[Start of Attachment]

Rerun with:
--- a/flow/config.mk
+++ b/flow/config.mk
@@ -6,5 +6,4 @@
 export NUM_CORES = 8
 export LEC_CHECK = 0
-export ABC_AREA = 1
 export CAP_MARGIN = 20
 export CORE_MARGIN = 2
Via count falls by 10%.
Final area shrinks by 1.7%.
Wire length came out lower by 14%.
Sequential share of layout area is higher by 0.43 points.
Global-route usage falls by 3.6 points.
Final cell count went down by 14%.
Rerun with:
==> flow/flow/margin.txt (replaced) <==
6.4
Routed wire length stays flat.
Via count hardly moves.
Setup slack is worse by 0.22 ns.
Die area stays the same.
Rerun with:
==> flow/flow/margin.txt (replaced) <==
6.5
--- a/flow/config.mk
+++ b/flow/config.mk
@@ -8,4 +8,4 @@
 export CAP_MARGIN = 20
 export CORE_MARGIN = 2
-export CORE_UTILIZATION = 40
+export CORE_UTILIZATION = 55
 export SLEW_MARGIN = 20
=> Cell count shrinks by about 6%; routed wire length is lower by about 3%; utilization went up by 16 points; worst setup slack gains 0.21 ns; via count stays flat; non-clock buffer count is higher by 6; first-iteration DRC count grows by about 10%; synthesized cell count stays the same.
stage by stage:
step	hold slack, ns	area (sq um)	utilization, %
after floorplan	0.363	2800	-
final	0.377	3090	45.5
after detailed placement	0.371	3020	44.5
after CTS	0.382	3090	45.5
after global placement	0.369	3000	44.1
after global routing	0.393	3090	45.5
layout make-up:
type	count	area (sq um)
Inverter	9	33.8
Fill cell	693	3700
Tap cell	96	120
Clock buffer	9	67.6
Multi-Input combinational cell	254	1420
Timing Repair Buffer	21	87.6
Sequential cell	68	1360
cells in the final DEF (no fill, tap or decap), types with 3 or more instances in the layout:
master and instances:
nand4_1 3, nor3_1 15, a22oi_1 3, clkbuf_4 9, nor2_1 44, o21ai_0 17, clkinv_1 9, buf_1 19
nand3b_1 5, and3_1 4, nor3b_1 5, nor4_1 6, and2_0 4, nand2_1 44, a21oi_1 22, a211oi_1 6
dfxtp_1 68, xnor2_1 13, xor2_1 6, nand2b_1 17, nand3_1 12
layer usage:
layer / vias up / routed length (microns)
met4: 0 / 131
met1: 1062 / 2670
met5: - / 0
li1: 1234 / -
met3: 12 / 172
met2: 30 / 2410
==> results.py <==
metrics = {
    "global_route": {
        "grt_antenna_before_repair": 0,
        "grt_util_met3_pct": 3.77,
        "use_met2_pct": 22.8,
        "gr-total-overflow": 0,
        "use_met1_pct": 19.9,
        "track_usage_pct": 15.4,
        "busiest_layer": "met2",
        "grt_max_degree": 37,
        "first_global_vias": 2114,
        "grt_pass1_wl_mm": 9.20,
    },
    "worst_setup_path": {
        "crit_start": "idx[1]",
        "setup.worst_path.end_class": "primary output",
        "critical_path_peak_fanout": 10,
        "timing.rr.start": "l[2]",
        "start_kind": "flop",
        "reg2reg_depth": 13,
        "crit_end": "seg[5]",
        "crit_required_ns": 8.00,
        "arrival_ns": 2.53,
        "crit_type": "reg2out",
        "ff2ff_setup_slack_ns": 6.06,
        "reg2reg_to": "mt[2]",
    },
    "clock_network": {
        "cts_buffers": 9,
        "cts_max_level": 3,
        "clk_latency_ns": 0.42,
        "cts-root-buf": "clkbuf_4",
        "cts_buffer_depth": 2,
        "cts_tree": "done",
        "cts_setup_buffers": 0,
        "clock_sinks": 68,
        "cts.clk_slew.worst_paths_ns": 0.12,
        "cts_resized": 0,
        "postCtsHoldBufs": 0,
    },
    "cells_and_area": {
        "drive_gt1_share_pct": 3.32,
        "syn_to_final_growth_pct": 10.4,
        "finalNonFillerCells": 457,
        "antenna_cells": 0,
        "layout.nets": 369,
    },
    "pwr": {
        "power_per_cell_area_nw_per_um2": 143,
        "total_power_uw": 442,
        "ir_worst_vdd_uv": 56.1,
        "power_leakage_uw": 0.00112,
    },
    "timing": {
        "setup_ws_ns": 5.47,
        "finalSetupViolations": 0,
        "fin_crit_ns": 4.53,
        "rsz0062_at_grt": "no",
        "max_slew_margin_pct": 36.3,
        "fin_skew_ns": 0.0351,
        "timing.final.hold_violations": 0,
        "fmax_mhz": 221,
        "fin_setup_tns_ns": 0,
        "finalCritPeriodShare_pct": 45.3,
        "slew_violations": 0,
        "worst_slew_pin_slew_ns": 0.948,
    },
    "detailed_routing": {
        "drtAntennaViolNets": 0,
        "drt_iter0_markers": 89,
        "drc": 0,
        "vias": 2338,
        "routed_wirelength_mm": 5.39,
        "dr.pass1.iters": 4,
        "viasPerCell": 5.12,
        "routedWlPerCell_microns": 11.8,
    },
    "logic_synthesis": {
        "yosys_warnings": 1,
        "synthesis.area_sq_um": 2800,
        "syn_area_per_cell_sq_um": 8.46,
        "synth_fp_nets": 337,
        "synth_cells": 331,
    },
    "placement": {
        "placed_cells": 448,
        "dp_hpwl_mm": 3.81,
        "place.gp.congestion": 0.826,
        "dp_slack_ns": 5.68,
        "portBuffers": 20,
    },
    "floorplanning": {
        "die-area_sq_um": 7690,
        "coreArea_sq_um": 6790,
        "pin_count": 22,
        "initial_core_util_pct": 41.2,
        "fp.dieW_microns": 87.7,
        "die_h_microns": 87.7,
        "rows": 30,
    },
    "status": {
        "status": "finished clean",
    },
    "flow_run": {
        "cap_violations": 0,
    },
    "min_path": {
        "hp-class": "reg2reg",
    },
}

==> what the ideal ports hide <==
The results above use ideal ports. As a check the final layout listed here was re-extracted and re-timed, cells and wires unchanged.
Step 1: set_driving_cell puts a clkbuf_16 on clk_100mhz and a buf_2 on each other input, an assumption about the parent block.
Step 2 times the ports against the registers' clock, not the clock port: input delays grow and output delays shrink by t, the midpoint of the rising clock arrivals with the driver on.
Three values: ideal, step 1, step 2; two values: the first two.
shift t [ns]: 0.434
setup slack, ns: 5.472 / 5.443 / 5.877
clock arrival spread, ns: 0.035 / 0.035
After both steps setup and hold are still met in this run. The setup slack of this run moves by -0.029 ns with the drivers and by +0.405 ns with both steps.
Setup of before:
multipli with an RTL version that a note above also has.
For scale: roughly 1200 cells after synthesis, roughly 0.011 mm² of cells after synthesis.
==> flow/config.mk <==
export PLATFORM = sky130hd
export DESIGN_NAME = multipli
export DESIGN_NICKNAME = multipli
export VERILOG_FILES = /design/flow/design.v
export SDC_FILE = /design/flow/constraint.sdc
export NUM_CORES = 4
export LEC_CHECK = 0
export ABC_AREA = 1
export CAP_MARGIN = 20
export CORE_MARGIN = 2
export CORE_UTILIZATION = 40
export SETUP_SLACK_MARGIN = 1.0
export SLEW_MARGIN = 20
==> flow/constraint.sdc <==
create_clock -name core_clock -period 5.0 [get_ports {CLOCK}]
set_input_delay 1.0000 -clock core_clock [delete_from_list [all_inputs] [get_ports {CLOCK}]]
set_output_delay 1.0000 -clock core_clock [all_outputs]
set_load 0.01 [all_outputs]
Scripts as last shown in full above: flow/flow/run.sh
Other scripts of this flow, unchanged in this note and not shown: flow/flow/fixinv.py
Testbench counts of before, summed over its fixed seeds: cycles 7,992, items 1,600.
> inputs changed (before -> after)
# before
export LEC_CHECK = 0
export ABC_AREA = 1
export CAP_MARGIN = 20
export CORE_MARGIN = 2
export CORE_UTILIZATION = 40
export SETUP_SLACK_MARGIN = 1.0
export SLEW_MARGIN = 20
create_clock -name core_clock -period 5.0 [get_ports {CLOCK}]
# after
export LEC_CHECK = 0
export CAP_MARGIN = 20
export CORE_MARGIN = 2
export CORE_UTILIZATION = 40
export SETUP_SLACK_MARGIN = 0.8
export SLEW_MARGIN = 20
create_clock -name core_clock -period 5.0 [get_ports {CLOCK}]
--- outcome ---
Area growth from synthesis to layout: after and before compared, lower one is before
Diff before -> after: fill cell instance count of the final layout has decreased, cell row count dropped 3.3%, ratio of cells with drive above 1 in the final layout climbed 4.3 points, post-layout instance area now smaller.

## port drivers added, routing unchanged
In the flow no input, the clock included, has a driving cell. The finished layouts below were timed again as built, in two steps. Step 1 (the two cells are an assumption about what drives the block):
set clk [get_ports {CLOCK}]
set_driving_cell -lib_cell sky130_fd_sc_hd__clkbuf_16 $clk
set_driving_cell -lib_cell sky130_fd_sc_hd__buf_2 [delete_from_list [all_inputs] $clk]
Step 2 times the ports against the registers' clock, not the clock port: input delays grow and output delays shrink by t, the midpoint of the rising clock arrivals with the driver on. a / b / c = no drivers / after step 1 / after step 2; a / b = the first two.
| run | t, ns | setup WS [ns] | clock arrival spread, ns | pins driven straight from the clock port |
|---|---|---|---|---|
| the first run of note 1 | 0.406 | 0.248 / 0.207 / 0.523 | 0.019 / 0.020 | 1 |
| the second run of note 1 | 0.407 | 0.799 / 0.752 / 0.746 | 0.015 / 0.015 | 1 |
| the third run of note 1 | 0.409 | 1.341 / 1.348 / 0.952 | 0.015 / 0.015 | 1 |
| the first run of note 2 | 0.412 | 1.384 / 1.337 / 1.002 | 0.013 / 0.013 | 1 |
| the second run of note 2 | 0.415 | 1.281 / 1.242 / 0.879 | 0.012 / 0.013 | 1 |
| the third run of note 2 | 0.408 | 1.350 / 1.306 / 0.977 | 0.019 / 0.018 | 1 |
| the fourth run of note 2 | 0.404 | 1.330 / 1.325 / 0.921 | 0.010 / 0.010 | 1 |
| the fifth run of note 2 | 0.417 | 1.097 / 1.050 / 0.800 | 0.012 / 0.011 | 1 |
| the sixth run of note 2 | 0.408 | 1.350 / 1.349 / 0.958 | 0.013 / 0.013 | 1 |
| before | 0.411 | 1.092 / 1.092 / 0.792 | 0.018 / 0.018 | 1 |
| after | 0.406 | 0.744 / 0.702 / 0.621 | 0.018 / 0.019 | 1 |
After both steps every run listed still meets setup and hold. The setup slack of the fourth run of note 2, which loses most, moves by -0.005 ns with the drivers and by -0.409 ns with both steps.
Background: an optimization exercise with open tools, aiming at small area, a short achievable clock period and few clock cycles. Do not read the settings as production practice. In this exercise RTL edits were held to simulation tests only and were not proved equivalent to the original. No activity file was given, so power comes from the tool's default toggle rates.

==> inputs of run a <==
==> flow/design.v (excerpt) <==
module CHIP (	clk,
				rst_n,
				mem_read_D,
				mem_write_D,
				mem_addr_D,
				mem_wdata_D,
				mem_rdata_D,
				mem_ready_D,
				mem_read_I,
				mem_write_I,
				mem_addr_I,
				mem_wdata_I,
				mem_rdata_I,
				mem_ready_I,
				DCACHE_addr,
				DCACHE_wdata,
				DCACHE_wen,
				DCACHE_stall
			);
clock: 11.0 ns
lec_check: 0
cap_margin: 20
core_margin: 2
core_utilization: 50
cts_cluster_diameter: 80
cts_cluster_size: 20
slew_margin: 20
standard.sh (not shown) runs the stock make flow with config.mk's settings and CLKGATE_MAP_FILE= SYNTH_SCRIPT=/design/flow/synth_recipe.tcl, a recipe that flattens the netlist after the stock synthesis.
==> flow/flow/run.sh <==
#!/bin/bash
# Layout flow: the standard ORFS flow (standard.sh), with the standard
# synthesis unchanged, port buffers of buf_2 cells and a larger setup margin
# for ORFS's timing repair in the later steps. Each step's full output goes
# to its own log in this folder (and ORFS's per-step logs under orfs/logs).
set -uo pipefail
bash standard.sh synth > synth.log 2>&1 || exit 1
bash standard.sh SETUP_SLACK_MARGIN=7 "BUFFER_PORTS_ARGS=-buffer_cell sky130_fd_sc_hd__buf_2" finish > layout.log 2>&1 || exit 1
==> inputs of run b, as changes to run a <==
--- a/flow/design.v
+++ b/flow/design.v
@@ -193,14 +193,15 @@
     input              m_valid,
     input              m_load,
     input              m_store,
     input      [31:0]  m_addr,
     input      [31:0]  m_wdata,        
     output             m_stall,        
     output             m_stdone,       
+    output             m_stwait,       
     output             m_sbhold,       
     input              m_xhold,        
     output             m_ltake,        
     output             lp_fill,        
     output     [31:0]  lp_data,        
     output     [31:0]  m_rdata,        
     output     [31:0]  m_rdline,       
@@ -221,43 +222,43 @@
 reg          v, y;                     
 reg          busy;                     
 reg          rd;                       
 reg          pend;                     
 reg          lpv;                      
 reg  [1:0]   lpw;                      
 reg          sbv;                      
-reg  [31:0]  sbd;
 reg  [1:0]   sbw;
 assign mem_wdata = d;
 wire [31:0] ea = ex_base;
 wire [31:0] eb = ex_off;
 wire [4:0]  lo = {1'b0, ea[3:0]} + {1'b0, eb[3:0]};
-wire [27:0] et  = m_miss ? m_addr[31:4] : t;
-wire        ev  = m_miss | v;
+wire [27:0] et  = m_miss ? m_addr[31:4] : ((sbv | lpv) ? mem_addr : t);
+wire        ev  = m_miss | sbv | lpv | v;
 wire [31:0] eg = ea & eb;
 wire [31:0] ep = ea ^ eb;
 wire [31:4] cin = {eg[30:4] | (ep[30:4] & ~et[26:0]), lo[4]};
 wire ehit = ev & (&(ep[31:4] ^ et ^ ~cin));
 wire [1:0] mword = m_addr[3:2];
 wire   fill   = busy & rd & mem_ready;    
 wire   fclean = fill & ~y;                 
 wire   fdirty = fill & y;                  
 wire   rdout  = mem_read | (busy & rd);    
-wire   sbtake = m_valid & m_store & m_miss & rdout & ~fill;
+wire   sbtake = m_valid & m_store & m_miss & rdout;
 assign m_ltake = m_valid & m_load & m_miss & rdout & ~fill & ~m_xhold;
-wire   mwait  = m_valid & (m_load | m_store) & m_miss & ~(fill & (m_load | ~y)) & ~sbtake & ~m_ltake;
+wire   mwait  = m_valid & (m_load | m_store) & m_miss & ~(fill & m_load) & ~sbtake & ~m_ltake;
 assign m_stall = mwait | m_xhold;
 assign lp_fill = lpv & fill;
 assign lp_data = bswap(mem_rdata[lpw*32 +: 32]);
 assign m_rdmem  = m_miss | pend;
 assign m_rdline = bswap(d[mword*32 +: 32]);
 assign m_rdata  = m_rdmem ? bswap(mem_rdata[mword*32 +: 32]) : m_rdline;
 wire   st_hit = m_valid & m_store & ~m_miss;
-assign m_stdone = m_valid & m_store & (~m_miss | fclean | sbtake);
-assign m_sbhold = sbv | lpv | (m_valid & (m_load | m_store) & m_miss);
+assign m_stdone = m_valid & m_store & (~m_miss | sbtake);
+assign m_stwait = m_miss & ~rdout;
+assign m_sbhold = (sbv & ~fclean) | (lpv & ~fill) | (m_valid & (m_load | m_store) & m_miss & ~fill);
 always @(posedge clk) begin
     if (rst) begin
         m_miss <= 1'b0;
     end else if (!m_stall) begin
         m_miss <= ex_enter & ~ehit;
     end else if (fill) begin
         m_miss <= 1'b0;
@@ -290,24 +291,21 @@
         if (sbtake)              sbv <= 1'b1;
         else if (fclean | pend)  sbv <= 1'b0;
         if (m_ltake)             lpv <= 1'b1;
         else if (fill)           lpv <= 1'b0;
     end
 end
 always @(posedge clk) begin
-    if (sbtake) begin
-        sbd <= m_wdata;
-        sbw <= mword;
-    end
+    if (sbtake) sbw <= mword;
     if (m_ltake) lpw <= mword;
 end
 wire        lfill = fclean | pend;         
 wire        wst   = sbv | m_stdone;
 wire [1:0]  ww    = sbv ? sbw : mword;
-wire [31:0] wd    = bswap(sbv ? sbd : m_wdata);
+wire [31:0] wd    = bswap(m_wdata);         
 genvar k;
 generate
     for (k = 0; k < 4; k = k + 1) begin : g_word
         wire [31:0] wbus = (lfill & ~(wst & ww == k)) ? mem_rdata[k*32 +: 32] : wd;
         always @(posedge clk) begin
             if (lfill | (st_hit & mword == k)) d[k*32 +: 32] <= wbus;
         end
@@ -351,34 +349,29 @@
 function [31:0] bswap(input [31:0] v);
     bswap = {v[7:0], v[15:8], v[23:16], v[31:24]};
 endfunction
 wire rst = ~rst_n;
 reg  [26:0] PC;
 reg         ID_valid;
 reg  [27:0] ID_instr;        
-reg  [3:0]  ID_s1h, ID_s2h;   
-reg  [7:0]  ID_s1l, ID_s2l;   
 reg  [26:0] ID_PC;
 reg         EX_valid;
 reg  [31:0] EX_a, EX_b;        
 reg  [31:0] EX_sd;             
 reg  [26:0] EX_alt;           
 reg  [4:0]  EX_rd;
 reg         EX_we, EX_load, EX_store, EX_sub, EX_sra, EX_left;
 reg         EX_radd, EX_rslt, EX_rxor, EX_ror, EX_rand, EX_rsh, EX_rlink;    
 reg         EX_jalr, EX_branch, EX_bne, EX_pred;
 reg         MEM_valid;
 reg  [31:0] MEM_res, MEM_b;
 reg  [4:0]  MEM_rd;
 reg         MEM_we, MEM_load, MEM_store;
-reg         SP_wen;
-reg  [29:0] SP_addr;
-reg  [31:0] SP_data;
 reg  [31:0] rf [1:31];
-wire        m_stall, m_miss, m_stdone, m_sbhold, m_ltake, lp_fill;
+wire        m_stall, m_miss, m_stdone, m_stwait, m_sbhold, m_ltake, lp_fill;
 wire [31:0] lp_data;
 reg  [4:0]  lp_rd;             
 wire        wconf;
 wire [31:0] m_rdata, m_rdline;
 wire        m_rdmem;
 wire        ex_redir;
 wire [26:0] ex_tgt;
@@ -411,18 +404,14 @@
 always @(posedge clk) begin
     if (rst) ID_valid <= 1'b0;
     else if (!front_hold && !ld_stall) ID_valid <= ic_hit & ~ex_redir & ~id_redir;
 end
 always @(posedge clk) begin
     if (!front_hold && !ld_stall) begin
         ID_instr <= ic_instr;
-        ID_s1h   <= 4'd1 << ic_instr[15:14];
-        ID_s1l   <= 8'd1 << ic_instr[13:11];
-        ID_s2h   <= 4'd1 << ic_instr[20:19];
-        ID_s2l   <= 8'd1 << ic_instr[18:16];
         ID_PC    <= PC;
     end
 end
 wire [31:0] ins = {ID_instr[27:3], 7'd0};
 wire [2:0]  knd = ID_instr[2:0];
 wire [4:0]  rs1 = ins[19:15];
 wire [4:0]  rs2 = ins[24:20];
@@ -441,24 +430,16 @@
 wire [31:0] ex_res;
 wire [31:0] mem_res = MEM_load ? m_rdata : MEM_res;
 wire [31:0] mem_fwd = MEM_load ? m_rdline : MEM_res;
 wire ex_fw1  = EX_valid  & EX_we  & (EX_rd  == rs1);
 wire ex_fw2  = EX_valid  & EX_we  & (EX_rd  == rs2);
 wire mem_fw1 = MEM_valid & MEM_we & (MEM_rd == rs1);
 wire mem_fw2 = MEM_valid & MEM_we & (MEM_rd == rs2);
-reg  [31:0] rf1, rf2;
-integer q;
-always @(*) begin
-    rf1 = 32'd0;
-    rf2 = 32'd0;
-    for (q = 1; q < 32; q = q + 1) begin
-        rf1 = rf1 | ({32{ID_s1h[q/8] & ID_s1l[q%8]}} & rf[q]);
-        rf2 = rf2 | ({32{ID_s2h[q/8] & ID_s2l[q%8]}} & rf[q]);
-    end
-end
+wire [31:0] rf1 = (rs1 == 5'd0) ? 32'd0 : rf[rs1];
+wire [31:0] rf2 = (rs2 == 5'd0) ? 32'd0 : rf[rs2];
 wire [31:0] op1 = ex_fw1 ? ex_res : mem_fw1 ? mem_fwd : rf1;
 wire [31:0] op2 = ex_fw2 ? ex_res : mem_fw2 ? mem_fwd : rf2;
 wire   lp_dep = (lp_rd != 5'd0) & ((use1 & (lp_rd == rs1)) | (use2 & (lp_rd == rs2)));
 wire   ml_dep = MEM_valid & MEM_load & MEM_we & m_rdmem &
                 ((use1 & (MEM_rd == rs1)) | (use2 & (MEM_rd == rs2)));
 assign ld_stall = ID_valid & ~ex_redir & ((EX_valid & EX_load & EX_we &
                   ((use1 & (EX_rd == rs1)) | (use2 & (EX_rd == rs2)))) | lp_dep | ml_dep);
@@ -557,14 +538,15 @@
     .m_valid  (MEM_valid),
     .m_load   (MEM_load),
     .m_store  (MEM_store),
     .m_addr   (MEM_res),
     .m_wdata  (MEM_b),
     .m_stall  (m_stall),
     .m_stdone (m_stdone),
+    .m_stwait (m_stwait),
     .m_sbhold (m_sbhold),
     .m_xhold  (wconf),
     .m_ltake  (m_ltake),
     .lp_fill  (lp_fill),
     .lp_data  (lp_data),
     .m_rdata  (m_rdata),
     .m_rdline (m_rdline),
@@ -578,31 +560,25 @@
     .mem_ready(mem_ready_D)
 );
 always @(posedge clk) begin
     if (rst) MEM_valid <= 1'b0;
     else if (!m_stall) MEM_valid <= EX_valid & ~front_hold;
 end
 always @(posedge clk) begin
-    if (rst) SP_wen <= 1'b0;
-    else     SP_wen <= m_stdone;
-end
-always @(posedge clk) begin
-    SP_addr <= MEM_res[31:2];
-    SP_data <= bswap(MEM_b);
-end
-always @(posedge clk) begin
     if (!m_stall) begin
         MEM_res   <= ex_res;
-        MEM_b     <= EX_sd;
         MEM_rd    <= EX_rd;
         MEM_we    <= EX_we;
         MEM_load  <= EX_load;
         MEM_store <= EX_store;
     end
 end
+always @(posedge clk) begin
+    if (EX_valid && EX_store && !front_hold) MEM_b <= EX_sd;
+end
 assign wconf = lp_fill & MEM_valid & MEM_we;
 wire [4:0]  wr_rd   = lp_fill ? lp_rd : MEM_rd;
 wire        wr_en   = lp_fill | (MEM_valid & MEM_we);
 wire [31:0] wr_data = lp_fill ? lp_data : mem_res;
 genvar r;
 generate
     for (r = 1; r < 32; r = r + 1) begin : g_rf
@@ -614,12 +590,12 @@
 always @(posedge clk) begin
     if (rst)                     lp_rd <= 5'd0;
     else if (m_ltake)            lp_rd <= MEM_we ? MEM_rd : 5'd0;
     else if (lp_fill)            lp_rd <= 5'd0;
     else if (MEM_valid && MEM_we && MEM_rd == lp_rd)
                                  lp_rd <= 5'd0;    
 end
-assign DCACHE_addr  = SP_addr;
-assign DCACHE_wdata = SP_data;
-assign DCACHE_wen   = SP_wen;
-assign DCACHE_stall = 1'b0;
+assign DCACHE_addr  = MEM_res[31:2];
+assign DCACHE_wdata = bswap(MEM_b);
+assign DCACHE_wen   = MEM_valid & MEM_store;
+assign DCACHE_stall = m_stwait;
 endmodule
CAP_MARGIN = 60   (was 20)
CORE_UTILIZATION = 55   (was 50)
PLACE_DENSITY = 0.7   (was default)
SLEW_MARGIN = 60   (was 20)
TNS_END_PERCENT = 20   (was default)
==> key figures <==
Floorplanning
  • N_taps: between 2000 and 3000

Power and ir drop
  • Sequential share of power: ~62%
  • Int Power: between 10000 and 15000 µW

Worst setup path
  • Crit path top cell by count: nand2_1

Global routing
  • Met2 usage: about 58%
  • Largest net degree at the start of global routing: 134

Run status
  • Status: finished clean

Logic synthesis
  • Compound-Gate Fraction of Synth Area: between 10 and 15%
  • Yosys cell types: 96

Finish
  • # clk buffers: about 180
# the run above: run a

[End of Attachment]

◆ **Work task**
Could you report how many lines of the listing contain the word "stays"? Only the number is needed.

◆ **Solution**
3